Senior officials at the Department of Biotechnology (DBT) have admitted that it could take millions of dollars to upgrade government laboratories so that they can monitor GM plants and organisms. Bt-cotton technology has been commercialized by Monsanto in seven countries - - the United States, China, Mexico, Australia, Argentina, South Africa and Indonesia. In contrast, the European Union has ordered a three-year moratorium on GM crops.
But under pressure from environmental activists, the GEAC in June denied Mahyco permission to commercially release Bt cotton until it had conducted yet another year of extensive field trials to ensure its safety. Many see that as a year's reprieve and are sure that Mahyco will get the permission it seeks this year and even suspect that the illegal planting of Bt cotton on 4,000 hectares of land in Gujarat should be proof enough of that. Shiva said it was impossible for a small company the size of Navbharat Seeds to supply so much of Bt-cotton seeds without the support and connivance of some resourceful and interested party.
According to another expert, Devinder Sharma, cotton farmers are being led by pesticide manufacturers into a death trap in which they are forced to use more and more potent pesticides and now genetic engineering. "What is being overlooked is that a variety of natural
predators exist in cotton fields which feed on the bollworm but which are being destroyed by unsustainable cultivation technologies," he said.
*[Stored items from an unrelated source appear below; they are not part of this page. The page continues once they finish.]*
<file path="config.mk">
export PLATFORM = sky130hd
export DESIGN_NAME = chx_engine
export DESIGN_NICKNAME = d
export VERILOG_FILES = /design/src/rtl/chx_pkg.sv /design/src/rtl/chx_prio.sv /design/src/rtl/chx_desc_store.sv /design/src/rtl/chx_desc_next.sv /design/src/rtl/chx_engine.sv
export SDC_FILE = /design/constraint.sdc
export NUM_CORES = 2
export LEC_CHECK = 0
export ABC_AREA = 0
export BUFFER_PORTS_ARGS = -buffer_cell sky130_fd_sc_hd__buf_4
export CAP_MARGIN = 20
export CORE_MARGIN = 2
export CORE_UTILIZATION = 40
export DETAILED_ROUTE_END_ITERATION = 10
export MAX_ROUTING_LAYER = met4
export PLACE_DENSITY = 0.54
export SLEW_MARGIN = 20
export SYNTH_ARGS = -nofsm -noshare
export SYNTH_HDL_FRONTEND = slang
export SYNTH_SLANG_ARGS = --single-unit
</file>
<file path="constraint.sdc">
create_clock -name clk -period 5.8 [get_ports clk]
set_clock_uncertainty 0.1 [all_clocks]
set_input_delay 0.87 -clock clk [delete_from_list [all_inputs] [get_ports clk]]
set_output_delay 0.87 -clock clk [all_outputs]
set_load 0.05 [all_outputs]
</file>
<file path="src/rtl/chx_pkg.sv">
package chx_pkg;
   typedef enum logic [2:0] {
      ST_IDLE,
      ST_FETCH,
      ST_READ,
      ST_WRITE,
      ST_BACK
   } chx_state_e;

   typedef struct packed {
      logic chain;
      logic src_inc;
      logic dst_inc;
      logic rpt;
      logic word;
      logic rep_src;
   } chx_mode_t;

   localparam int MODE_W = 6;
endpackage

</file>
<file path="src/rtl/chx_prio.sv">
module chx_prio #(
   parameter int N  = 4,
   parameter int IW = 2
) (
   input  logic [N-1:0]  req,
   output logic [IW-1:0] idx,
   output logic          any
);
   always_comb begin
      idx = '0;
      for (int i = N - 1; i >= 0; i--) begin
         if (req[i]) idx = IW'(i);
      end
      any = |req;
   end
endmodule

</file>
<file path="src/rtl/chx_desc_store.sv">
module chx_desc_store #(
   parameter int DEPTH = 16,
   parameter int DW    = 54,
   parameter int IW    = 4
) (
   input  logic          clk,
   input  logic          rst_n,
   input  logic          a_we,
   input  logic [IW-1:0] a_idx,
   input  logic [DW-1:0] a_wdata,
   input  logic          b_we,
   input  logic [IW-1:0] b_idx,
   input  logic [DW-1:0] b_wdata,
   input  logic [IW-1:0] r0_idx,
   output logic [DW-1:0] r0_data,
   input  logic [IW-1:0] r1_idx,
   output logic [DW-1:0] r1_data
);
   logic [DW-1:0] ent [DEPTH];

   for (genvar g = 0; g < DEPTH; g++) begin : g_ent
      always_ff @(posedge clk or negedge rst_n) begin
         if (!rst_n)                                   ent[g] <= '0;
         else if (a_we && a_idx == IW'(g))             ent[g] <= a_wdata;
         else if (b_we && b_idx == IW'(g))             ent[g] <= b_wdata;
      end
   end

   assign r0_data = ent[r0_idx];
   assign r1_data = ent[r1_idx];
endmodule

</file>
<file path="src/rtl/chx_desc_next.sv">
module chx_desc_next
   import chx_pkg::*;
#(
   parameter int AW    = 16,
   parameter int CNT_W = 16,
   parameter int DW    = MODE_W + 2 * AW + CNT_W
) (
   input  logic [DW-1:0] cur,
   output logic [DW-1:0] nxt,
   output logic          cnt_end
);
   localparam int HALF = CNT_W / 2;

   chx_mode_t        md;
   logic [AW-1:0]    sar, dar, sar_n, dar_n, step, rewind;
   logic [CNT_W-1:0] cnt, cnt_n;
   logic [HALF-1:0]  hi, run;

   always_comb begin
      md   = chx_mode_t'(cur[DW-1 -: MODE_W]);
      sar  = cur[CNT_W + AW +: AW];
      dar  = cur[CNT_W +: AW];
      cnt  = cur[CNT_W-1:0];
      hi   = cnt[CNT_W-1 -: HALF];
      run  = cnt[HALF-1:0] - 1'b1;
      step = md.word ? AW'(2) : AW'(1);
      rewind = md.word ? (AW'(hi) << 1) : AW'(hi);
      sar_n = md.src_inc ? sar + step : sar;
      dar_n = md.dst_inc ? dar + step : dar;
      cnt_end = 1'b0;
      if (md.rpt) begin
         if (run == '0) begin
            cnt_n = {hi, hi};
            if (md.rep_src && md.src_inc)   sar_n = sar_n - rewind;
            if (!md.rep_src && md.dst_inc)  dar_n = dar_n - rewind;
         end else begin
            cnt_n = {hi, run};
         end
      end else begin
         cnt_n   = cnt - 1'b1;
         cnt_end = (cnt_n == '0);
      end
      nxt = {cur[DW-1 -: MODE_W], sar_n, dar_n, cnt_n};
   end
endmodule

</file>
<file path="src/rtl/chx_engine.sv">
module chx_engine
   import chx_pkg::*;
#(
   parameter int NSRC  = 4,
   parameter int NDESC = 16,
   parameter int AW    = 16,
   parameter int CNT_W = 16,
   localparam int SI_W = (NSRC > 1) ? $clog2(NSRC) : 1,
   localparam int DI_W = (NDESC > 1) ? $clog2(NDESC) : 1,
   localparam int DW   = MODE_W + 2 * AW + CNT_W
) (
   input  logic            clk,
   input  logic            rst_n,
   input  logic [NSRC-1:0] req_i,
   input  logic [NSRC-1:0] en_set_i,
   output logic [NSRC-1:0] en_o,
   output logic [NSRC-1:0] clr_o,
   output logic [NSRC-1:0] irq_o,
   input  logic            vec_we_i,
   input  logic [SI_W-1:0] vec_src_i,
   input  logic [DI_W-1:0] vec_idx_i,
   input  logic            cfg_we_i,
   input  logic [DI_W-1:0] cfg_idx_i,
   input  logic [DW-1:0]   cfg_wdata_i,
   input  logic [DI_W-1:0] rd_idx_i,
   output logic [DW-1:0]   rd_desc_o,
   output logic            mem_req_o,
   output logic            mem_we_o,
   output logic            mem_word_o,
   output logic [AW-1:0]   mem_addr_o,
   output logic [15:0]     mem_wdata_o,
   input  logic [15:0]     mem_rdata_i
);
   if (NSRC < 1 || NSRC > 32) begin : g_bad_nsrc
      $error("chx_engine: NSRC out of range");
   end
   if (NDESC < 2) begin : g_bad_ndesc
      $error("chx_engine: NDESC must be at least 2");
   end
   if (CNT_W != 16) begin : g_bad_cnt
      $error("chx_engine: count must be two 8-bit halves");
   end

   chx_state_e      st_q;
   logic [SI_W-1:0] src_q, gnt_idx;
   logic            gnt_any;
   logic [DI_W-1:0] idx_q;
   logic [DW-1:0]   d_q, d_nxt, fetch_data;
   logic            cnt_end;
   logic [15:0]     data_q;
   logic [NSRC-1:0] en_q, src_hot, en_clr;
   logic [DI_W-1:0] vec_q [NSRC];
   chx_mode_t       md;
   logic            last_back;

   assign md        = chx_mode_t'(d_q[DW-1 -: MODE_W]);
   assign src_hot   = NSRC'(1) << src_q;
   assign last_back = (st_q == ST_BACK) && !md.chain;

   chx_prio #(.N(NSRC), .IW(SI_W)) u_prio (
      .req (req_i & en_q),
      .idx (gnt_idx),
      .any (gnt_any)
   );

   chx_desc_store #(.DEPTH(NDESC), .DW(DW), .IW(DI_W)) u_store (
      .clk     (clk),
      .rst_n   (rst_n),
      .a_we    (st_q == ST_BACK),
      .a_idx   (idx_q),
      .a_wdata (d_nxt),
      .b_we    (cfg_we_i),
      .b_idx   (cfg_idx_i),
      .b_wdata (cfg_wdata_i),
      .r0_idx  (idx_q),
      .r0_data (fetch_data),
      .r1_idx  (rd_idx_i),
      .r1_data (rd_desc_o)
   );

   chx_desc_next #(.AW(AW), .CNT_W(CNT_W), .DW(DW)) u_next (
      .cur     (d_q),
      .nxt     (d_nxt),
      .cnt_end (cnt_end)
   );

   always_ff @(posedge clk or negedge rst_n) begin
      if (!rst_n) begin
         for (int i = 0; i < NSRC; i++) vec_q[i] <= '0;
      end else if (vec_we_i) begin
         vec_q[vec_src_i] <= vec_idx_i;
      end
   end

   always_ff @(posedge clk or negedge rst_n) begin
      if (!rst_n) begin
         st_q   <= ST_IDLE;
         src_q  <= '0;
         idx_q  <= '0;
         d_q    <= '0;
         data_q <= '0;
      end else begin
         unique case (st_q)
            ST_IDLE: if (gnt_any) begin
               src_q <= gnt_idx;
               idx_q <= vec_q[gnt_idx];
               st_q  <= ST_FETCH;
            end
            ST_FETCH: begin
               d_q  <= fetch_data;
               st_q <= ST_READ;
            end
            ST_READ: begin
               data_q <= mem_rdata_i;
               st_q   <= ST_WRITE;
            end
            ST_WRITE: st_q <= ST_BACK;
            ST_BACK: begin
               if (md.chain) begin
                  idx_q <= idx_q + 1'b1;
                  st_q  <= ST_FETCH;
               end else begin
                  st_q  <= ST_IDLE;
               end
            end
            default: st_q <= ST_IDLE;
         endcase
      end
   end

   always_comb begin
      en_clr = '0;
      clr_o  = '0;
      irq_o  = '0;
      if (last_back) begin
         if (!md.rpt && cnt_end) begin
            en_clr = src_hot;
            irq_o  = src_hot;
         end else begin
            clr_o  = src_hot;
         end
      end
   end

   always_ff @(posedge clk or negedge rst_n) begin
      if (!rst_n) en_q <= '0;
      else        en_q <= (en_q & ~en_clr) | en_set_i;
   end
   assign en_o = en_q;

   assign mem_req_o   = (st_q == ST_READ) || (st_q == ST_WRITE);
   assign mem_we_o    = (st_q == ST_WRITE);
   assign mem_word_o  = md.word;
   assign mem_addr_o  = (st_q == ST_WRITE) ? d_q[CNT_W +: AW] : d_q[CNT_W + AW +: AW];
   assign mem_wdata_o = md.word ? data_q : {8'h00, data_q[7:0]};
endmodule

</file>
==> summary.md <==
| Metric | Value |
|---|---|
| Die ar. | `0.152 mm²` |
| First DRT Iteration DRCs | `4,613` |
| Placement Cell Area | `0.0630 mm²` |
| Worst path max stage delay | `0.57 ns` |
| Drt pass-1 iters | `6` |
| Nets@finish | `5,265` |
| R2R Path Start | `d_q[49]` |
| Worst setup SP type | `flip-flop` |
| Core area | `0.148 mm²` |
| Mean cell area of the mapped netlist | `11.4 µm²` |
| Clk buf depth | `3` |
| Reg2reg end | `u_store.ent[193]` |
| Initial antenna violation count | `10` |
| Total gr overflow | `0` |
| Io pins | `197` |
| Routed len/inst | `29.4 µm` |
| Post-Synthesis Cells | `5,254` |
| Area share of the largest cell type after synthesis | `40.3%` |
| Share of layout cells above drive strength 1 | `26.9%` |
| Post-Route WL | `211,000 µm` |
| Adder-cell share of the synthesized area | `0.695%` |
| Compound-Gate Fraction of Synth Area | `8.54%` |
| Worst hold margin | `0.0670 ns` |
| CP cell instances | `inv_1 > ha_1 > or3b_2 > nor4_1 > nand4b_1 > o21ai_0 > and4_1 > nor3b_1 > buf_4` |
| CTS Hold Bufs | `0` |
| Critical path's slowest cell | `and4_1` |
| CP Class | `flip-flop to output pin` |
| DRC | `0` |
| Final setup viols | `0` |
| Top_reg_cell synth | `dfrtp_1` |
| Post-synthesis cell type count | `81` |
| Power Total | `38.9 mW` |
| Leading area contributor after synthesis | `dfrtp_1` |
| Via density | `6.13` |
| Setup bufs post-CTS | `0` |
| Main combinational cell family by area after synthesis | `multiplexers` |
| Multiplexer share of the synthesized area | `37.7%` |
| RePlAce Congestion | `0.867` |
| Vias in the first global route | `42,709` |
| IO Port Bufs | `196` |
| Simple-gate share of the synthesized area | `7.75%` |
| Clk_lat worst skew | `0.76 ns` |
| Critical path arrival | `4.16 ns` |
| Most frequent cells in the layout | `dfrtp_1 (958), mux2i_1 (707), nor2_1 (696)` |
| Synth async-reset ratio | `100%` |
| Die width | `390 µm` |
| First-pass GRT wire length | `309,000 µm` |
| Seq/Total Area, Yosys | `40.3%` |
| Crit Path Max Fanout | `8` |
| Crit path capture type | `output pin` |
| Largest net degree at the start of global routing | `131` |
| Max Cap Viol | `0` |
| Flop2flop setup slack | `1.24 ns` |
| CTS sink cnt | `963` |
| Fill cell count | `13,542` |
| Final-report hold violation count | `0` |
| Slew headroom | `20.3%` |
| Root Driver | `clkbuf_16` |
| Synthesized area | `0.0597 mm²` |
| Post-Synth XOR/XNOR Area | `0.993%` |
| Post-route cell area | `0.0669 mm²` |
| CTS Buf Count | `115` |
| YS warnings | `0` |
| Status | `finished clean` |
| Dpl ws | `1.29 ns` |
| Fmax | `195 MHz` |
| Die height | `390 µm` |
| Htree depth | `3` |
| CTS tree | `done` |
| CTS clk-pin slew, worst paths | `0.06 ns` |
| Min Tclk post-route | `5.13 ns` |
| Syn_nets | `5,380` |
| Cell count of the worst reg-to-reg path | `13` |
| Worst min path class | `input port to async pin` |
| Req. time, crit path | `4.83 ns` |
| Cell Pwr Density | `581 mW/mm²` |
| Gr usage total | `28.3%` |
| CP delay by family, top | `simple AND/OR/NAND/NOR gates` |
| Flops & latches, synth | `963` |
| Dominant cells by area after synthesis | `dfrtp_1 (40%), mux4_2 (20%), mux2i_1 (12%)` |
| Synth-to-Final Area Change | `12.0%` |
| Commonest non-fill, non-tap cell in the layout | `dfrtp_1` |
| Setup_tns | `0 ns` |
| Starting density of the core | `40.4%` |
| Post-CTS Resized | `0` |
| Slew @ Worst Pin | `1.19 ns` |
| CP bufs+invs | `2` |
| Period utilisation layout | `88.4%` |
| Max-slew violations | `0` |
| Detail Route Antenna Nets | `0` |
| Via count | `44,002` |
| Leak Pwr | `27.0 nW` |
| RSZ-0062 raised after global routing | `false` |
| Post-synth EDFFs | `0` |
| Post-detail-place hpwl | `116,000 µm` |
| Final WS setup | `0.670 ns` |
| Largest vdd supply drop | `359 µV` |
| Rows | `141` |
==> state kept, by name, indices dropped and copies added (netlist names) <==
signal,count
st_q,3
d_q,54
src_q,2
data_q,16
vec_q,16
en_o,4
idx_q,4
u_store.ent,864
==> cells in the mapped netlist, drive strengths merged, types with 3 or more instances <==
master and n:
dfrtp 963, mux2i 707, nor2 705, a21oi 678, mux4 540, clkbuf 400, mux2 292, nand2 270
o21ai 228, buf 141, xnor2 40, ha 26, inv 24, xor2 23, and2 16, nor3 15
nor2b 14, and3 12, nand3 11, nand4 10, nor4 9, clkdlybuf4s50 8, nand2b 8, or3 8
a211oi 7, nand3b 7, nor3b 7, o21bai 7, and4 5, o2111ai 5, o31ai 5, a22oi 4
a31oi 4, fa 4, o21a 4, or2 4, or4 4, nor4b 3, o211ai 3, o22ai 3
or3b 3
==> metal layers <==
metal,GRT usage [%],routed length [µm]
met2,43.9,99900
met3,3.68,14000
met1,39.3,91500
met5,-,0
met4,7.95,5410
==> logic make-up (layout without fill, tap and decap cells) <==
| kind of cell | after synthesis | count (layout) |
|---|---|---|
| AND/OR/NAND/NOR | 1117 | 1117 |
| other | 0 | 9 |
| adder cells (fa/ha/maj) | 31 | 31 |
| AO/OA/AOI/OAI | 967 | 967 |
| multiplexers | 1539 | 1539 |
| XOR/XNOR | 64 | 64 |
| flip-flops | 963 | 963 |
| buffers and inverters | 573 | 557 |
==> layout make-up <==
| type | instances | area [µm²] | area share, % |
|---|---|---|---|
| multi-input cells | 3718 | 33600 | 50.2 |
| flip-flops and latches | 963 | 24100 | 36.1 |
| clock buffers | 179 | 3480 | 5.21 |
| repair buffers | 317 | 2800 | 4.19 |
| well taps | 1930 | 2410 | 3.61 |
| clock inverters | 37 | 355 | 0.531 |
| inverters | 24 | 90.1 | 0.135 |
| diodes | 9 | 22.5 | 0.0337 |
==> where the power goes <==
part	switching, mW	internal [mW]	leakage, nW
clock network	3.11	4.33	1.90
registers	3.01	9.95	10.7
logic	9.41	9.06	14.3
==> metrics by stage <==
step | std cells | utilization [%]
after global placement | 6951 | 42.6
after global routing | 7177 | 45.2
after detailed placement | 6952 | 42.6
final | 7177 | 45.2
after CTS | 7168 | 45.2
after floorplan | 5254 | -
==> worst max-delay path by stage <==
stage                  from                to  cells after the start  slack (ns)
CTS                  d_q[0]          irq_o[1]                      9        0.71
global route         d_q[0]          irq_o[1]                      9        0.44
global placement    d_q[49]  u_store.ent[517]                     13        1.33
detailed placement  d_q[49]  u_store.ent[409]                     13        1.29
finish               d_q[1]          irq_o[1]                      9        0.67
floorplan           d_q[49]  u_store.ent[100]                     16        0.91
No activity file was read; power rests on OpenSTA's default activity.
Sharma points to the fact that while farmers in China, who took to growing Bt-cotton extensively, are now back to spraying pesticides to kill third and fourth generation bollworms that had developed immunity. Said Sharma: "Soon they will be splicing genes from scorpions and snakes in a biological circle of poison, which is going to be more dangerous than the chemical circle that farmers fell victim to earlier."